What is being asked
From the data that follows, copy every line with the string "only".

Record excerpts
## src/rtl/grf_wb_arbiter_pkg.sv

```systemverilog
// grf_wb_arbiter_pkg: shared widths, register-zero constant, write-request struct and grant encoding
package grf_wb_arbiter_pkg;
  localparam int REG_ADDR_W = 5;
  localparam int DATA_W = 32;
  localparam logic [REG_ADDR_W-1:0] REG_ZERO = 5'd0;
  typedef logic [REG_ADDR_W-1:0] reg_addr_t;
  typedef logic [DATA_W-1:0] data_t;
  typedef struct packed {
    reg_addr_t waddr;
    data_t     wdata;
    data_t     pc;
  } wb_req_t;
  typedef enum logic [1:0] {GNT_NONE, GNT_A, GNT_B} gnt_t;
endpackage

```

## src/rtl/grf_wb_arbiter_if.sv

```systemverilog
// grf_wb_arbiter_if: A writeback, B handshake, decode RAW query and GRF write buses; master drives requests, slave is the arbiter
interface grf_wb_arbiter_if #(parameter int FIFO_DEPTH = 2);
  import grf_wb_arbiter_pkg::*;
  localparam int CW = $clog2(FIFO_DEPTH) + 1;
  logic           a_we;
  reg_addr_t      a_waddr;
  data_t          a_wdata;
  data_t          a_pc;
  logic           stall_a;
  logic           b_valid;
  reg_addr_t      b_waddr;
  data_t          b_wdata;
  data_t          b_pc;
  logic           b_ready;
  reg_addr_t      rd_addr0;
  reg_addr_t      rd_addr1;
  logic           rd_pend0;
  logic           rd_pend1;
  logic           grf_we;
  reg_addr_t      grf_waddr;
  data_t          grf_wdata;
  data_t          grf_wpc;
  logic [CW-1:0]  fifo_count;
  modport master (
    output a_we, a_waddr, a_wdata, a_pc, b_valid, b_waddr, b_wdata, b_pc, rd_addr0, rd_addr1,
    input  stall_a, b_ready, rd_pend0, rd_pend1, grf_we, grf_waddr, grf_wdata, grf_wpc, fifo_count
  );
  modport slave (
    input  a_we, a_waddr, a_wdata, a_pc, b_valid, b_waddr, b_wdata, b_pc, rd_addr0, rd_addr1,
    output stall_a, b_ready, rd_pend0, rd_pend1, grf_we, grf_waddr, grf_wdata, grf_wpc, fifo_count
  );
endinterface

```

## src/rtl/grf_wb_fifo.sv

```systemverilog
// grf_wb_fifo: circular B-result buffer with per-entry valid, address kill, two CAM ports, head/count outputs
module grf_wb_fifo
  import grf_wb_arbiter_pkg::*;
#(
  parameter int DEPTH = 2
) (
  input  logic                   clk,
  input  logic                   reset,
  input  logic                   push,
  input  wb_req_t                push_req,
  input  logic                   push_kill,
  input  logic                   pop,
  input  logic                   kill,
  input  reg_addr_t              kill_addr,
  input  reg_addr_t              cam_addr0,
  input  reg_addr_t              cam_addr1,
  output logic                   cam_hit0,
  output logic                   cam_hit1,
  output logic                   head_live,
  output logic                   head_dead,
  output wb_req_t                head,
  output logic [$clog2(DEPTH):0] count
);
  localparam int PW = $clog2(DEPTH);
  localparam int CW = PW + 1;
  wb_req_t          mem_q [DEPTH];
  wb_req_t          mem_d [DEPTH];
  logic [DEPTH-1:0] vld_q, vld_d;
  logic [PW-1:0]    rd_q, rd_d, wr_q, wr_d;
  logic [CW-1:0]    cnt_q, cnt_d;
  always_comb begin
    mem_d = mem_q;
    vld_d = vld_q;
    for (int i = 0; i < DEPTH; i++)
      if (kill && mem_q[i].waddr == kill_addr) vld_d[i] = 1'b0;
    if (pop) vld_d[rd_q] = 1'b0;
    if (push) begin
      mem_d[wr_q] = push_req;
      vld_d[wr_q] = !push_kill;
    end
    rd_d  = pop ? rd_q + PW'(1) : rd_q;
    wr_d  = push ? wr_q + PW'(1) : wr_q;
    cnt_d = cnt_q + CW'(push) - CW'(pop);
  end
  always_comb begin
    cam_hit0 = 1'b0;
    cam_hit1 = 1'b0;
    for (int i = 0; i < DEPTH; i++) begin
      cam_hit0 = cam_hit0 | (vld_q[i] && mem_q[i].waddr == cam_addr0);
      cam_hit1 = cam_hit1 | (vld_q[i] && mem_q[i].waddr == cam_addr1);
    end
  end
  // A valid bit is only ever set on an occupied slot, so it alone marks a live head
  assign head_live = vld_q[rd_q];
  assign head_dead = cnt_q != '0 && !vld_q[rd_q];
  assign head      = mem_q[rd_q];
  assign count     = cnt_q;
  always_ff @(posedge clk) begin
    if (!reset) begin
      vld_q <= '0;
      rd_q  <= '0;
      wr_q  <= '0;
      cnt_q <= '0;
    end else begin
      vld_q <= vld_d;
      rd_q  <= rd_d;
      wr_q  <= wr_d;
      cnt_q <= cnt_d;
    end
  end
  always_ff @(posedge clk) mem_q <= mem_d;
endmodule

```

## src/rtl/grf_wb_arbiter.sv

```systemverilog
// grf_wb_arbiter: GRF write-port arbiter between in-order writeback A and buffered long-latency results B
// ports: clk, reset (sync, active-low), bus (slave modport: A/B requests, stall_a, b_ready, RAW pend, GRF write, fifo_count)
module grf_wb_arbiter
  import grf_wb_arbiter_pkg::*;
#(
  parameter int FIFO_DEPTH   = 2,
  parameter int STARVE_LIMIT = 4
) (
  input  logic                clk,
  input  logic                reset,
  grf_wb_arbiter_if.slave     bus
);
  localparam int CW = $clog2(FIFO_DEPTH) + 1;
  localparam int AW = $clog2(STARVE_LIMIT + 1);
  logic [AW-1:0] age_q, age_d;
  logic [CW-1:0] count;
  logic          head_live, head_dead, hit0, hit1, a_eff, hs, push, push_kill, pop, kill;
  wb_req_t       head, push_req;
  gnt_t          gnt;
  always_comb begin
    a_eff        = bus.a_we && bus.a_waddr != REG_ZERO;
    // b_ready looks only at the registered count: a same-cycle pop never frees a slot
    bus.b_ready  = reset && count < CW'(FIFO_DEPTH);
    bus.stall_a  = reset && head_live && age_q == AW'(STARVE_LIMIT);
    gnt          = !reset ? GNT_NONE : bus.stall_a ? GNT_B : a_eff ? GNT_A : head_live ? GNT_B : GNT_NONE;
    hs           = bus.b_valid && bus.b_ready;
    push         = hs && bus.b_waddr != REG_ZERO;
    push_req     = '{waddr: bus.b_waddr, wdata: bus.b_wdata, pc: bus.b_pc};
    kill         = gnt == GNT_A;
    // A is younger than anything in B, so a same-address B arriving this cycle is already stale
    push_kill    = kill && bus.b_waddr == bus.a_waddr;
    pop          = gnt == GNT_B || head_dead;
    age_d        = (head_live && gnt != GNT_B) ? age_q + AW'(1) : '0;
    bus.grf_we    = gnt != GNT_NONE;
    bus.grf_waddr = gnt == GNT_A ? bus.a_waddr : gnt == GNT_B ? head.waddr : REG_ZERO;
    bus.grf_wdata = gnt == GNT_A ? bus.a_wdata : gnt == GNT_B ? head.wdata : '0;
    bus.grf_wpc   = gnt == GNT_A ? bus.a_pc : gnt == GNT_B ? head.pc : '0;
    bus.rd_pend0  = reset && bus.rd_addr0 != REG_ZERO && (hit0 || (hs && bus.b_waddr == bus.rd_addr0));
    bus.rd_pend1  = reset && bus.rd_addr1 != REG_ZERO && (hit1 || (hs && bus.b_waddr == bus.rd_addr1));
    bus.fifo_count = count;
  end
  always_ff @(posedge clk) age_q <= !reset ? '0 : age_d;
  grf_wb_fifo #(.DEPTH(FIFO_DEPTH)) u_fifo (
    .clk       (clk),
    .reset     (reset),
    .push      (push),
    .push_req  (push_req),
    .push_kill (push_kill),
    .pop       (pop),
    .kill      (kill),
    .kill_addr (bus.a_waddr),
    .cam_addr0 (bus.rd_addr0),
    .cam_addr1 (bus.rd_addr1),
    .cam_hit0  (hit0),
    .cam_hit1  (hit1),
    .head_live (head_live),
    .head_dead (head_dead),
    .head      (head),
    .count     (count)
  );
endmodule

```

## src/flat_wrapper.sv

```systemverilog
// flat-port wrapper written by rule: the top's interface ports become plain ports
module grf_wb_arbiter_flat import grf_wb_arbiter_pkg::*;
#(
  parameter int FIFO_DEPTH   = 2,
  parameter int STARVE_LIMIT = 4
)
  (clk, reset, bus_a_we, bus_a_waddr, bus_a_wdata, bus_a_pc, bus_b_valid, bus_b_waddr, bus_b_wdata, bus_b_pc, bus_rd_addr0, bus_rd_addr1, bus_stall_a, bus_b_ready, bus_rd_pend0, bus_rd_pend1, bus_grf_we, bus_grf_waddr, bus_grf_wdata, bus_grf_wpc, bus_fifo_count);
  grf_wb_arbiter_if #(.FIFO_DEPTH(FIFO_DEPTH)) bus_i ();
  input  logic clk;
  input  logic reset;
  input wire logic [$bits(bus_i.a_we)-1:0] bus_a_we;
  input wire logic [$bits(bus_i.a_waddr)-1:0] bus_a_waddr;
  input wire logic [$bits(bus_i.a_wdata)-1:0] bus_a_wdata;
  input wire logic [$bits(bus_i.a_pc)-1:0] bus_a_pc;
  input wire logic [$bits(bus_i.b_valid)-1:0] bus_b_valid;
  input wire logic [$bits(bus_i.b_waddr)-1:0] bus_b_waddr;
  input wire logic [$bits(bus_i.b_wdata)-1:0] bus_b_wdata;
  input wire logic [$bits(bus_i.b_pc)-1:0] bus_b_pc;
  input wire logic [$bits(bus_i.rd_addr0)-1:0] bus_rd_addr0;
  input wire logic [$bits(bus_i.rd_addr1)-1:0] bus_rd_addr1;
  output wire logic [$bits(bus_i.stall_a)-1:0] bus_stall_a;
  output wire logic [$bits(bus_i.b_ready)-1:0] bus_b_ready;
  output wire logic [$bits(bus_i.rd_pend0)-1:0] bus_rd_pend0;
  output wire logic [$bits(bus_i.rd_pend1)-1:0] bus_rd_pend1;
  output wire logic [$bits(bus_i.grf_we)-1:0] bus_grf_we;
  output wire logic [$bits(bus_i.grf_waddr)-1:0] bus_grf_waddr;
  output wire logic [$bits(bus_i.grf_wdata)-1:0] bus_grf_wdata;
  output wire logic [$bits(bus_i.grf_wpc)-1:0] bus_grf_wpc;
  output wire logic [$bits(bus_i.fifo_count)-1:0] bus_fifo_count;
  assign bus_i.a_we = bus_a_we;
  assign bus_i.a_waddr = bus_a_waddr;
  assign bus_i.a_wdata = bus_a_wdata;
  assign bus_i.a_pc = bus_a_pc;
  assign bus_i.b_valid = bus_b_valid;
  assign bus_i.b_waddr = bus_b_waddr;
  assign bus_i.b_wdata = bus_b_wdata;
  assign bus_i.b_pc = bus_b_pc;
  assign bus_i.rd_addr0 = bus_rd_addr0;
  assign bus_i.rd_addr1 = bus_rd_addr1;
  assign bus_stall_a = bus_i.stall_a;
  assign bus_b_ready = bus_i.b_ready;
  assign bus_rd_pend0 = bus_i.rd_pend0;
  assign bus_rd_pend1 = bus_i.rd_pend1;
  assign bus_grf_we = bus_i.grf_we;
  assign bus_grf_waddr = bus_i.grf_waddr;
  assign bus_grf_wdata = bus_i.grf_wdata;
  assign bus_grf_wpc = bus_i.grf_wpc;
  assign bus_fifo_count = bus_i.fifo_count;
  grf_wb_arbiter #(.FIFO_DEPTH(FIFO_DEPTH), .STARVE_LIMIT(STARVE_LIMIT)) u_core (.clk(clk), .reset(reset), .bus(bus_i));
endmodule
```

==

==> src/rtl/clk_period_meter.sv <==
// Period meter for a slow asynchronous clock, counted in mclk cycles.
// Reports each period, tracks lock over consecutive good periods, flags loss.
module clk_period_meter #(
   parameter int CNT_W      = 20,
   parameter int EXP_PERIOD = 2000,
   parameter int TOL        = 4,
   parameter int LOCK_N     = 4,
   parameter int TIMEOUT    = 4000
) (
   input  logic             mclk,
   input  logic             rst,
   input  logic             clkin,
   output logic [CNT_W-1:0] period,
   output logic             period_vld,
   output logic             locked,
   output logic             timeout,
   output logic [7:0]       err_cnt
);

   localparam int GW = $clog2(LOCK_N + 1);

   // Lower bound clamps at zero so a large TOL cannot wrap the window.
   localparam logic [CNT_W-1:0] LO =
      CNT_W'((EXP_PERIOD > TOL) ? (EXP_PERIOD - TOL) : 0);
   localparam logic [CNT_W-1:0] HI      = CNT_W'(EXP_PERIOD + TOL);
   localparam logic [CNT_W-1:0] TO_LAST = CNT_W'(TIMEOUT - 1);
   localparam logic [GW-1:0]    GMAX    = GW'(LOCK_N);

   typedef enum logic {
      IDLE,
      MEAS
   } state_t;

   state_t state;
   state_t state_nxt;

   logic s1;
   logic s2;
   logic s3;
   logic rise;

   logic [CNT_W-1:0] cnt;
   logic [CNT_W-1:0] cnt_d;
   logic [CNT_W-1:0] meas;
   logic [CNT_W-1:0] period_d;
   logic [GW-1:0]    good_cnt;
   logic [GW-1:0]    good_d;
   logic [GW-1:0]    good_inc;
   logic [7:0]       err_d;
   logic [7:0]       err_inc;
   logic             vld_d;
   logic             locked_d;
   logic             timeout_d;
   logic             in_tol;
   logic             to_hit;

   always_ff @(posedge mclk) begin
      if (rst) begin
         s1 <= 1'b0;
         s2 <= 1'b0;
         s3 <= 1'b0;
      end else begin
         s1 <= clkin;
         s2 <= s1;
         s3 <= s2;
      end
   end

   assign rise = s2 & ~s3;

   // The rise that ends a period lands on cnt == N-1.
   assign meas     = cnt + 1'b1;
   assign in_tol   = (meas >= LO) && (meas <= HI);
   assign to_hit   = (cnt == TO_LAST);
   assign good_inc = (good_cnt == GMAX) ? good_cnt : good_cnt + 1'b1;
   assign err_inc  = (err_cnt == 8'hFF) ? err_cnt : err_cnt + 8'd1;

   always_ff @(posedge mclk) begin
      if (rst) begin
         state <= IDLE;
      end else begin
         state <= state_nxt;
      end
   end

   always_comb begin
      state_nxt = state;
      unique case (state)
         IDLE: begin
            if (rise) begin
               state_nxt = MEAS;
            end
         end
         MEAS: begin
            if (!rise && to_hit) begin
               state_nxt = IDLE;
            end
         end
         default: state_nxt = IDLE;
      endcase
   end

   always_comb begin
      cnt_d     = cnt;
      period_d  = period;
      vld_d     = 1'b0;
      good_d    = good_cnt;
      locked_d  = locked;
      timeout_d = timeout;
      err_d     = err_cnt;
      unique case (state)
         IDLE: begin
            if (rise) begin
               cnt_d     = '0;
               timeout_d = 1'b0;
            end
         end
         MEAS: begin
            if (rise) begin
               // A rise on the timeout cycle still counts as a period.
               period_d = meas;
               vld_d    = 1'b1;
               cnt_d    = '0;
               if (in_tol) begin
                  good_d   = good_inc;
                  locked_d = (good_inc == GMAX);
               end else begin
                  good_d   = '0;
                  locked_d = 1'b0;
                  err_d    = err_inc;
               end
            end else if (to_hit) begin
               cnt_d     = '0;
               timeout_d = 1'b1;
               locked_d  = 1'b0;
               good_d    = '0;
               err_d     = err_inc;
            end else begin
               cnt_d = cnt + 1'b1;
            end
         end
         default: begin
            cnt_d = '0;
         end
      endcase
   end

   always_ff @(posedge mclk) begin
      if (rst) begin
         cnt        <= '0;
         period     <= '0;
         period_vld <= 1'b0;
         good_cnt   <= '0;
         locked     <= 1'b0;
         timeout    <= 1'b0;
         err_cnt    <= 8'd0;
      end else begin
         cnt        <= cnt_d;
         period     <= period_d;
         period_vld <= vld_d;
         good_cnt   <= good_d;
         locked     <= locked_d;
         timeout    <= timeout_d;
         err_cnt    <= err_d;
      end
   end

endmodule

Reply
  // A valid bit is only ever set on an occupied slot, so it alone marks a live head
    // b_ready looks only at the registered count: a same-cycle pop never frees a slot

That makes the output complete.